SBI証券、4月10日から堂島取引開始へ

金1kg×3本 2023-03-29

 堂島取引所は27日、貴金属先物市場を開設した。主力商品と見込んでいる金先物は初日の出来高が712枚、始値が8,302.5円、高値が8,303.2円、安値が8,290.0円、終値は8,294.9円(グラム当たり)となった。堂島取の村田雅志社長は出来高枚数について「大変静かな船出」と評しつつ、「2024年3月頃までにグラム換算で大阪取引所の(金先物枚数の)少なくとも4~5割に引き上げるべく努力したい」と抱負を述べた。なお同日の大阪取・金標準先物は2万7,834枚、金ミニは5,181枚となった。またSBI証券は堂島貴金属の申込みを4月8日から受付け、10日から取引を開始すると発表した。

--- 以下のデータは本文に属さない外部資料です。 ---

===== src/rtl/alu_ctrl_pkg.sv =====
// Shared opcodes, ALU control-bit positions, sequencer state and decode types
// for the ALU operation sequencer.
package alu_ctrl_pkg;

  localparam logic [3:0] OP_CLR  = 4'd0;
  localparam logic [3:0] OP_ADD  = 4'd1;
  localparam logic [3:0] OP_SUB  = 4'd2;
  localparam logic [3:0] OP_MUL  = 4'd3;
  localparam logic [3:0] OP_DIV  = 4'd4;
  localparam logic [3:0] OP_SHL  = 4'd5;
  localparam logic [3:0] OP_SHR  = 4'd6;
  localparam logic [3:0] OP_ASL  = 4'd7;
  localparam logic [3:0] OP_ASR  = 4'd8;
  localparam logic [3:0] OP_AND  = 4'd9;
  localparam logic [3:0] OP_OR   = 4'd10;
  localparam logic [3:0] OP_NOT  = 4'd11;
  localparam logic [3:0] OP_XOR  = 4'd12;
  localparam logic [3:0] OP_XNOR = 4'd13;
  localparam logic [3:0] OP_LDB  = 4'd14;
  localparam logic [3:0] OP_ILL  = 4'd15;

  localparam int B_CLR  = 8;
  localparam int B_ADD  = 9;
  localparam int B_SUB  = 15;
  localparam int B_MUL  = 16;
  localparam int B_DIV  = 17;
  localparam int B_SHL  = 18;
  localparam int B_SHR  = 19;
  localparam int B_ASL  = 20;
  localparam int B_ASR  = 21;
  localparam int B_AND  = 22;
  localparam int B_OR   = 23;
  localparam int B_NOT  = 24;
  localparam int B_XOR  = 25;
  localparam int B_XNOR = 26;
  localparam int B_LDBR = 28;

  localparam logic [31:0] LDBR_WORD = 32'h1000_0000;

  typedef enum logic [2:0] {S_IDLE, S_LOADBR, S_EXEC, S_WAIT, S_RESP} state_t;
  typedef enum logic [1:0] {LAT_NONE, LAT_MUL, LAT_DIV} lat_sel_t;

  typedef struct packed {
    logic [31:0] op_word;
    logic        binary;
    logic        ldb;
    logic        illegal;
    lat_sel_t    lat_sel;
  } dec_t;

  // Ops that consume BR and therefore need a load before the strobe.
  function automatic logic is_binary(input logic [3:0] op);
    case (op)
      OP_ADD, OP_SUB, OP_MUL, OP_DIV,
      OP_AND, OP_OR, OP_XOR, OP_XNOR: return 1'b1;
      default:                        return 1'b0;
    endcase
  endfunction

endpackage


===== src/rtl/alu_op_decode.sv =====
// Opcode decode: one-hot ALU strobe word plus class flags and latency select.
module alu_op_decode
  import alu_ctrl_pkg::*;
(
  input  logic [3:0] op,
  output dec_t       dec
);

  always_comb begin
    dec         = '0;
    dec.binary  = is_binary(op);
    dec.ldb     = (op == OP_LDB);
    dec.illegal = (op == OP_ILL);
    dec.lat_sel = LAT_NONE;
    case (op)
      OP_CLR:  dec.op_word[B_CLR]  = 1'b1;
      OP_ADD:  dec.op_word[B_ADD]  = 1'b1;
      OP_SUB:  dec.op_word[B_SUB]  = 1'b1;
      OP_MUL:  begin dec.op_word[B_MUL] = 1'b1; dec.lat_sel = LAT_MUL; end
      OP_DIV:  begin dec.op_word[B_DIV] = 1'b1; dec.lat_sel = LAT_DIV; end
      OP_SHL:  dec.op_word[B_SHL]  = 1'b1;
      OP_SHR:  dec.op_word[B_SHR]  = 1'b1;
      OP_ASL:  dec.op_word[B_ASL]  = 1'b1;
      OP_ASR:  dec.op_word[B_ASR]  = 1'b1;
      OP_AND:  dec.op_word[B_AND]  = 1'b1;
      OP_OR:   dec.op_word[B_OR]   = 1'b1;
      OP_NOT:  dec.op_word[B_NOT]  = 1'b1;
      OP_XOR:  dec.op_word[B_XOR]  = 1'b1;
      OP_XNOR: dec.op_word[B_XNOR] = 1'b1;
      OP_LDB:  dec.op_word[B_LDBR] = 1'b1;
      default: ;
    endcase
  end

endmodule


===== src/rtl/alu_ctrl_seq.sv =====
// ALU operation sequencer: BR load, op strobe, settle wait, then a held
// response carrying ACC, high word and sign flag.
module alu_ctrl_seq
  import alu_ctrl_pkg::*;
#(
  parameter int MUL_LAT = 0,
  parameter int DIV_LAT = 0
) (
  input  logic        clk,
  input  logic        rst_n,
  input  logic        req_valid,
  output logic        req_ready,
  input  logic [3:0]  req_op,
  input  logic [15:0] req_operand,
  output logic [31:0] control_signal,
  output logic [15:0] br_out,
  input  logic        alu_flag,
  input  logic [15:0] alu_high,
  input  logic [15:0] alu_low,
  output logic        rsp_valid,
  input  logic        rsp_ready,
  output logic [15:0] rsp_acc,
  output logic [15:0] rsp_high,
  output logic        rsp_flag,
  output logic        rsp_err,
  output logic        busy
);

  localparam logic [3:0] MUL_CNT = 4'(MUL_LAT);
  localparam logic [3:0] DIV_CNT = 4'(DIV_LAT);

  state_t     state;
  logic [3:0] op_q;
  logic [3:0] cnt;
  logic [3:0] dec_op;
  logic [3:0] lat_cnt;
  dec_t       dec;

  // In IDLE the decoder looks at the incoming opcode so the first control
  // word can be registered on the accept edge; afterwards it sees the latch.
  assign dec_op = (state == S_IDLE) ? req_op : op_q;

  alu_op_decode u_dec (
    .op  (dec_op),
    .dec (dec)
  );

  always_comb begin
    case (dec.lat_sel)
      LAT_MUL: lat_cnt = MUL_CNT;
      LAT_DIV: lat_cnt = DIV_CNT;
      default: lat_cnt = 4'd0;
    endcase
  end

  assign req_ready = (state == S_IDLE);
  assign busy      = (state != S_IDLE);

  always_ff @(posedge clk or negedge rst_n) begin
    if (!rst_n) begin
      state          <= S_IDLE;
      op_q           <= '0;
      cnt            <= '0;
      control_signal <= '0;
      br_out         <= '0;
      rsp_valid      <= 1'b0;
      rsp_err        <= 1'b0;
      rsp_acc        <= '0;
      rsp_high       <= '0;
      rsp_flag       <= 1'b0;
    end else begin
      case (state)
        S_IDLE: begin
          if (req_valid) begin
            op_q   <= req_op;
            br_out <= req_operand;
            if (dec.illegal) begin
              state     <= S_RESP;
              rsp_valid <= 1'b1;
              rsp_err   <= 1'b1;
              rsp_acc   <= alu_low;
              rsp_high  <= alu_high;
              rsp_flag  <= alu_flag;
            end else if (dec.binary || dec.ldb) begin
              state          <= S_LOADBR;
              control_signal <= LDBR_WORD;
            end else begin
              state          <= S_EXEC;
              control_signal <= dec.op_word;
            end
          end
        end
        S_LOADBR: begin
          if (dec.ldb) begin
            state          <= S_WAIT;
            control_signal <= '0;
            cnt            <= '0;
          end else begin
            state          <= S_EXEC;
            control_signal <= dec.op_word;
          end
        end
        S_EXEC: begin
          state          <= S_WAIT;
          control_signal <= '0;
          cnt            <= lat_cnt;
        end
        S_WAIT: begin
          // ACC was already updated on the EXEC edge, so a zero count captures now.
          if (cnt != 4'd0) begin
            cnt <= cnt - 4'd1;
          end else begin
            state     <= S_RESP;
            rsp_valid <= 1'b1;
            rsp_acc   <= alu_low;
            rsp_high  <= alu_high;
            rsp_flag  <= alu_flag;
          end
        end
        S_RESP: begin
          if (rsp_ready) begin
            state     <= S_IDLE;
            rsp_valid <= 1'b0;
            rsp_err   <= 1'b0;
          end
        end
        default: state <= S_IDLE;
      endcase
    end
  end

endmodule


===== config.mk =====
export PLATFORM = sky130hd
export DESIGN_NAME = alu_ctrl_seq
export DESIGN_NICKNAME = d
export VERILOG_FILES = /design/src/rtl/alu_ctrl_pkg.sv /design/src/rtl/alu_op_decode.sv /design/src/rtl/alu_ctrl_seq.sv
export SDC_FILE = /design/constraint.sdc
export NUM_CORES = 1
export LEC_CHECK = 0
export ABC_AREA = 1
export BUFFER_PORTS_ARGS = -buffer_cell sky130_fd_sc_hd__buf_2
export CAP_MARGIN = 30
export CORE_MARGIN = 5
export CORE_UTILIZATION = 40
export CTS_CLUSTER_SIZE = 28
export DETAILED_ROUTE_END_ITERATION = 12
export PLACE_DENSITY = 0.81
export SETUP_SLACK_MARGIN = 0.2
export SLEW_MARGIN = 25
export SYNTH_ARGS = -nofsm -noshare
export SYNTH_HDL_FRONTEND = slang
export SYNTH_SLANG_ARGS = --single-unit
export TNS_END_PERCENT = 20

===== constraint.sdc =====
create_clock -name clk -period 2.2 [get_ports clk]
set_input_delay 0.22 -clock clk [delete_from_list [all_inputs] [get_ports clk]]
set_output_delay 0.22 -clock clk [all_outputs]
set_load 0.05 [all_outputs]

# --- Word-level counts from Yosys, hierarchy flattened ---
# Memories as Yosys holds them, arrays and structs flattened.
# Cells that the tools add are included.
classes:
  n_eq_ne: 26
  addsub: 1
  mux: 49
  n_reduce_logical: 17
ops:
  columns: ["cell", "n"]
  rows:
  - ["two-way mux 16 bit", 6]
  - ["case mux 32 bit (3 select lines)", 1]
  - ["two-way mux 32 bit", 2]
  - ["case mux 16 bit (2 select lines)", 2]
  - ["two-way mux 29 bit", 2]
  - ["== test 4 bit (second input constant)", 8]
  - ["two-way mux 1 bit", 23]
  - ["== test 4 x 3 -> 1 bit (second input constant)", 4]
  - ["case mux 3 bit (5 select lines)", 1]
  - ["two-way mux 3 bit", 4]
  - ["two-way mux 4 bit", 3]
  - ["!= test 2 bit (second input constant)", 6]
  - ["case mux 4 bit (3 select lines)", 1]
  - ["nonzero test 3 bit", 4]
  - ["AND reduction 3 bit", 3]
  - ["== test 4 x 2 -> 1 bit (second input constant)", 2]
  - ["AND reduction 4 bit", 2]
  - ["== test 3 x 2 -> 1 bit (second input constant)", 2]
  - ["AND reduction 5 bit", 1]
  - ["== test 4 x 1 -> 1 bit (second input constant)", 1]
  - ["zero test 4 bit", 1]
  - ["case mux 1 bit (2 select lines)", 2]
  - ["nonzero test 2 bit", 2]
  - ["nonzero test 4 bit", 1]
  - ["other kinds (9)", 9]
totals:
  inputBits: 57
  elab_cells: 104
  out_inout_bits: 85
  rom_bits: 16
  regBits: 94
  n_memories: 1
mem_list:
  columns: ["memory", "words", "word_bits", "rd", "rd_ports_with_merged_regs", "write_ports", "line_no", "rtl"]
  rows:
  - ["(no name shown)", 16, 1, 1, 0, 0, "alu_ctrl_pkg.sv:53", "case (op)"]

# --- Depth between registers and ports, before layout ---
# Gate-level depths: netlist of the first run.
depth:
  ltp_word: 8
  mapped_depth: 16
  depth_no_buf: 15

# --- Cells and area by module ---
# Synthesis of the first run repeated with hierarchy kept, for this count alone.
unflattened:
  hier_cells: 618
  hier_area_um2: 4672.0
modules_own_cells:
  columns: ["module", "cells_per_inst", "area_per_inst_um2", "instances"]
  rows:
  - ["alu_ctrl_seq", 556, 4332.9, 1]
  - ["alu_op_decode", 62, 339.1, 1]

# --- Worst setup path after synthesis of the first run ---
# OpenSTA, ideal clock, no wires.
synth_timing:
  kind: "register to register"
  start: "reg state[1]"
  end: "reg control_signal[15]"
  arrival_ns: 2.059
  stages_incl_launch_ff: 15
  setup_ns: 0.118
  slack_ns: 0.023
  period_less_slack_ns: 2.177
  n_path_buf: 1
  t_required_ns: 2.082
  path_cell_list: "dfrtp_1 -> nor2_4 -> nand2_2 -> buf_6 -> o21ai_0 -> inv_1 -> ha_1 -> inv_1 -> nand3_1 -> nand2_1 -> nand2_1 -> nand4_1 -> nand2_1 -> nand2_1 -> nand2_1"
synth_between:
  elab_chain_len: 8
  word_cells_on_any_way: 19
synth_lines:
  columns: ["element", "line_no", "rtl"]
  rows:
  - ["start: declaration", "alu_ctrl_seq.sv:32", "state_t state;"]
  - ["start signal: assignment", "alu_ctrl_seq.sv:61", "state <= S_IDLE;"]
  - ["start signal: assignment", "alu_ctrl_seq.sv:78", "state <= S_RESP;"]
  - ["start signal: assignment", "alu_ctrl_seq.sv:85", "state <= S_LOADBR;"]
  - ["zero test 3 bit", "alu_ctrl_seq.sv:41, alu_ctrl_seq.sv:72", null]
  - ["two-way mux 4 bit", "alu_ctrl_seq.sv:41", "assign dec_op = (state == S_IDLE) ? req_op : op_q;"]
  - ["memory (16 x 1 bit), or another cell as far along", null, null]
  - ["logical OR 1 bit or two-way mux 1 bit (tied branches)", "alu_ctrl_seq.sv:84, alu_op_decode.sv:15", null]
  - ["two-way mux 29 bit", "alu_ctrl_seq.sv:84", "end else if (dec.binary || dec.ldb) begin"]
  - ["two-way mux 32 bit", "alu_ctrl_seq.sv:77", "if (dec.illegal) begin"]
  - ["two-way mux 32 bit", "alu_ctrl_seq.sv:74", "if (req_valid) begin"]
  - ["case mux 32 bit (3 select lines)", "alu_ctrl_seq.sv:72", "case (state)"]
  - ["end signal: assignment", "alu_ctrl_seq.sv:89", "control_signal <= dec.op_word;"]
  - ["end signal: assignment", "alu_ctrl_seq.sv:100", "control_signal <= dec.op_word;"]
  - ["end: declaration", "alu_ctrl_seq.sv:15", "output logic [31:0] control_signal,"]
# Several ways; a longest one is shown, not always the timed one. The select of a mux whose other input is x is not followed.
# A chain may end at the register's enable or synchronous reset.

# --- Worst setup path in the final report of the first run ---
layout_timing:
  start: "reg state[0]"
  end: "reg control_signal[16]"
# Same word-level chain as after synthesis.

==> key figures, run 1 <==
Timing
  – Min Tclk post-route: 1.972 ns
  – RSZ-0062 raised after global routing: true
  – Final period utilization: 0.8963
  – Worst-case clock skew: 0.01110 ns
  – Max Clk Rate: 507.1 MHz
  – Slew Viols, Final: 0
  – Worst-margin pin slew: 0.7101 ns
  – Max-slew headroom: 0.5266
  – Final Hold Vio Count: 0
  – Fin Setup TNS: 0 ns
  – Final setup fails: 0

Critical path
  – Worst path slowest cell: dfrtp_1
  – WP buf/inv: 1
  – Max incr delay on CP: 0.43 ns
  – Critical R2R Launch: state[0]$_DFFE_PN0P_
  – Critical Path, Cell by Cell: nor2_4 > nand2_4 > nand2_2 > nand2_4 > inv_2 > ha_4 > nand2_1 > nand2_1 > nand2_1 > nand4_1 > nand2_4 > nand2_2 > nand2_1
  – Startpoint Class: flip-flop
  – Worst endpoint required time: 2.49 ns
  – Critical path peak fanout: 5
  – Reg2reg path depth: 13
  – Stages on worst setup path: 13
  – Most frequent CP cell: nand2_1
  – CP Capture Type: flip-flop
  – Setup crit start: state[0]$_DFFE_PN0P_
  – Worst path arrival time: 2.26 ns
  – Delay-heaviest family, CP: simple AND/OR/NAND/NOR gates
  – Type of the worst setup path: flip-flop to flip-flop

Synth
  – Area of the mapped netlist: 3582 sq um
  – Post-synthesis register bit count: 77
  – Yosys warning count: 0
  – Post-Synthesis Cells: 444
  – Yosys cell types: 26
  – Seq/Total Area, Yosys: 0.5379
  – Syn avg cell area: 8.068 sq um

Clock network
  – Clock-pin transition on the worst setup and hold timing paths: 0.08 ns
  – CTS Buf Count: 9
  – CTS root buffer: clkbuf_8
  – Clk_lat worst skew: 0.35 ns
  – TritonCTS clock tree: yes
  – Clock buffer depth: 2
  – CTS Sinks: 77
  – H-tree depth: 3

Route
  – Routed wire length: 8659 microns
  – Vias: 3,147
  – Via density: 4.528
  – Per-cell routed wire length: 12.46 microns
  – Initial DRC Count: 150
  – Post-DRT Antenna Nets: 0
  – DRC: 0
  – Detailed Routing Iterations Pass 1: 4

Flow run
  – Max-cap violations: 0

Floorplan
  – Die Ht: 104.6 microns
  – Full die area: 10,950 sq um
  – # rows: 34
  – Starting Density: 0.4108
  – CORE AREA: 8721 sq um
  – Die Wd: 104.6 microns
  – Ports: 142

Global routing
  – Vias in the first global route: 3,002
  – GRT Overall Usage: 0.1534
  – Initial antenna violation count: 0
  – First-pass GRT wire length: 14,090 microns
  – Total gr overflow: 0
  – Largest net degree at the start of global routing: 78

Placement
  – IO Port Bufs: 124
  – RD Place Congestion: 0.8540
  – Detailed placement HPWL: 6119 microns

Run status
  – Status: complete, no violations

Final layout
  – Layout cells sized above 1: 0.3237
  – Area growth, synth to finish: 28.68%
  – Number of fill cells: 808
  – Final #Nets: 646
  – Diode count: 0

Min path
  – Min-delay src: alu_high[4]
  – Worst Hold Class: primary input to flip-flop
  – Hold Crit Depth: 3
-- logic make-up after synthesis --
family	count (synthesis)	share of synthesized area
xor+xnor	1	0.002445
fa+ha+maj	5	0.01746
simple gates	286	0.3185
compound gates	17	0.02829
other cells	1	0.001047
flops	77	0.5379
buf+inv	57	0.09430
-- metal layers --
layer | global-route usage | up-vias | wire length [microns]
met3 | 0.02959 | 12 | 484
met1 | 0.1948 | 1441 | 3636
met2 | 0.2615 | 98 | 4408
li1 | - | 1596 | -
met4 | 0.05479 | 0 | 131
met5 | 0 | - | 0
-- placed cells by master, fill, tap and decap left out, drive strengths merged --
cell type	n
o31ai	1
nand3b	1
xnor2	1
nand4	3
a21oi	1
dfrtp	77
or2	1
dlygate4sd3	1
buf	140
nand3	16
nand2	247
o21ai	14
ha	5
clkinv	3
conb	17
inv	26
clkbuf	11
o211ai	1
nor3	1
nor2	20
-- tightest hold or removal path: cells and delay by family --
kind | cells | cell delay (ns)
simple gates | 2 | 0.09
buf+inv | 1 | 0.07
-- area by class of cell --
cell class,instances,area [sq um],share of cell area
Sequential cell,77,1927,0.4180
Tap cell,108,135.1,0.02932
Clock inverter,3,15.01,0.003257
Inverter,26,105.1,0.02280
Timing Repair Buffer,141,777.0,0.1686
Multi-Input combinational cell,329,1519,0.3295
Clock buffer,11,131.4,0.02850
-- registers in the layout, indices dropped and copies added (netlist names) --
register / cells
br_out: 16
rsp_acc: 16
rsp_high: 16
control_signal: 15
cnt: 4
op_q: 4
state: 3
rsp_err: 1
rsp_flag: 1
rsp_valid: 1
-- timing repair --
| action | in CTS | in global routing |
|---|---|---|
| endpoints found under the setup margin | 53 | 56 |
| hold buffers | 0 | 1 |
| hold endpoints to repair | 0 | 72 |
| pin swaps | 1 | 9 |
| resized for setup | 7 | 27 |
| setup buffers | 1 | 7 |
| gates cloned | 0 | 3 |
-- Yosys cell counts, drive strengths merged --
master | number | area share
nand2 | 244 | 0.26
dfrtp | 77 | 0.54
buf | 27 | 0.062
inv | 26 | 0.028
nor2 | 20 | 0.023
nand3 | 16 | 0.024
o21ai | 14 | 0.023
ha | 5 | 0.017
clkbuf | 4 | 0.0042
nand4 | 3 | 0.0052
a21oi | 1 | 0.0014
conb | 1 | 0.0010
nand3b | 1 | 0.0021
nor3 | 1 | 0.0014
o211ai | 1 | 0.0021
o31ai | 1 | 0.0021
or2 | 1 | 0.0017
xnor2 | 1 | 0.0024
-- stage by stage --
| step | hold WS, ns | instance area, sq um | util | worst slack, ns | instances |
|---|---|---|---|---|---|
| after global routing | 0.06220 | 4609 | 0.5286 | 0.1017 | 695 |
| final | 0.06402 | 4609 | 0.5286 | 0.2280 | 695 |
| after detailed placement | 0.4241 | 4229 | 0.4849 | 0.04867 | 669 |
| after floorplan | -0.07559 | 3649 | - | 0.2136 | 460 |
| after global placement | 0.4209 | 4229 | 0.4849 | 0.2105 | 669 |
| after CTS | 0.04793 | 4422 | 0.5070 | 0.1699 | 684 |
-- path summary, 6_finish.rpt --
path | to | slack [ns]
hold / removal | rsp_high[4]$_DFFE_PN0P_ | 0.06
setup reg to reg | control_signal[16]$_DFFE_PN0P_ | 0.23
min in group asynchronous | op_q[0]$_DFFE_PN0P_ | 0.42
setup / recovery | control_signal[16]$_DFFE_PN0P_ | 0.23
max in group asynchronous | rsp_high[0]$_DFFE_PN0P_ | 1.25
hold reg to reg | rsp_high[7]$_DFFE_PN0P_ | 0.47
Power of run 1 is left out: the tool's default activity adds up to more than one toggle a clock period on the data nets, which glitch-free logic cannot reach.
==> run 2, diff against run 1 <==
--- a/config.mk
+++ b/config.mk
@@ -5,9 +5,7 @@
 export SDC_FILE = /design/constraint.sdc
 export NUM_CORES = 1
 export LEC_CHECK = 0
-export ABC_AREA = 1
 export BUFFER_PORTS_ARGS = -buffer_cell sky130_fd_sc_hd__buf_2
-export CAP_MARGIN = 30
 export CORE_MARGIN = 5
 export CORE_UTILIZATION = 40
 export CTS_CLUSTER_SIZE = 28
==> constraint.sdc (replaced) <==
create_clock -name clk -period 2.2 [get_ports clk]
set_input_delay 0.66 -clock clk [delete_from_list [all_inputs] [get_ports clk]]
set_output_delay 0.66 -clock clk [all_outputs]
set_load 0.05 [all_outputs]
==> run 2 against run 1 <==
  * Register-to-register slack worse by 0.47 ns
  * Worst hold slack gained 0.24 ns
  * Synthesized cell count fell by 37%
  * Largest cell class unchanged
  * Cell area up 1.7%
  * Count of clock-buffer cells in the layout shrank 1
  * The run now ends with setup timing left
  * Setup slack lost 0.47 ns
  * Clock skew is 0.0023 ns lower
  * First-iteration DRC count is 31% lower
  * Sequential share of layout area is 0.70 points lower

 今回堂島取が試験上場した貴金属3商品はいずれも現物受渡しを伴わない限日取引で、取引単位も大阪取引所の貴金属より小さい(下記表参照)。また試験上場期間は3年間で、この間に一定の実績を残さなければ本上場に移行できず廃止となる公算が高い。
 堂島取は前年度まで9期連続の最終赤字で、存続をかけて臨んできたコメ先物が2021年8月に本上場申請を却下されたことで一気に取引が減少し、2022年4月から出来高がない状態がほぼ1年続いてきた。今回、貴金属の上場により久しぶりに取引が成立したが、金と同時に市場開設した銀先物は初日出来高が4枚、白金は1枚と厳しいスタートとなった。
 初日の出来高をみると、金はコムテックスとSBI証券2社によるもので、銀と白金はすべてSBI証券の取引であった。結局現状では堂島再建のカギはSBIに掛かっている状況にある。
 そのSBI証券は現在1,000万口座を有するが、4月10日から堂島の貴金属に門戸を開き取引可能とする。口座開設の事前申し込みをした顧客に200円をプレゼントする「カウントダウンキャンペーン」を実施するなどし、手数料(片道1枚)も金と白金が16円50銭、銀は82円50銭と設定したが、どれだけの顧客が堂島の貴金属に目を向けるかはまったく未知数の状態だ。
 このほか村田社長は終了したコメ先物についても「あきらめることなく市場再開に向けて努力したい」と語っているが、商品先物業界内には「まずは慢性赤字の状態を抜け出せるのか」と諸々手を広げていく現状に懐疑的な見方も少なくない。さらに昨年来の内部発言などを受け「既存の商品先物業者を軽視しているのではないか」との声は未だに消えない。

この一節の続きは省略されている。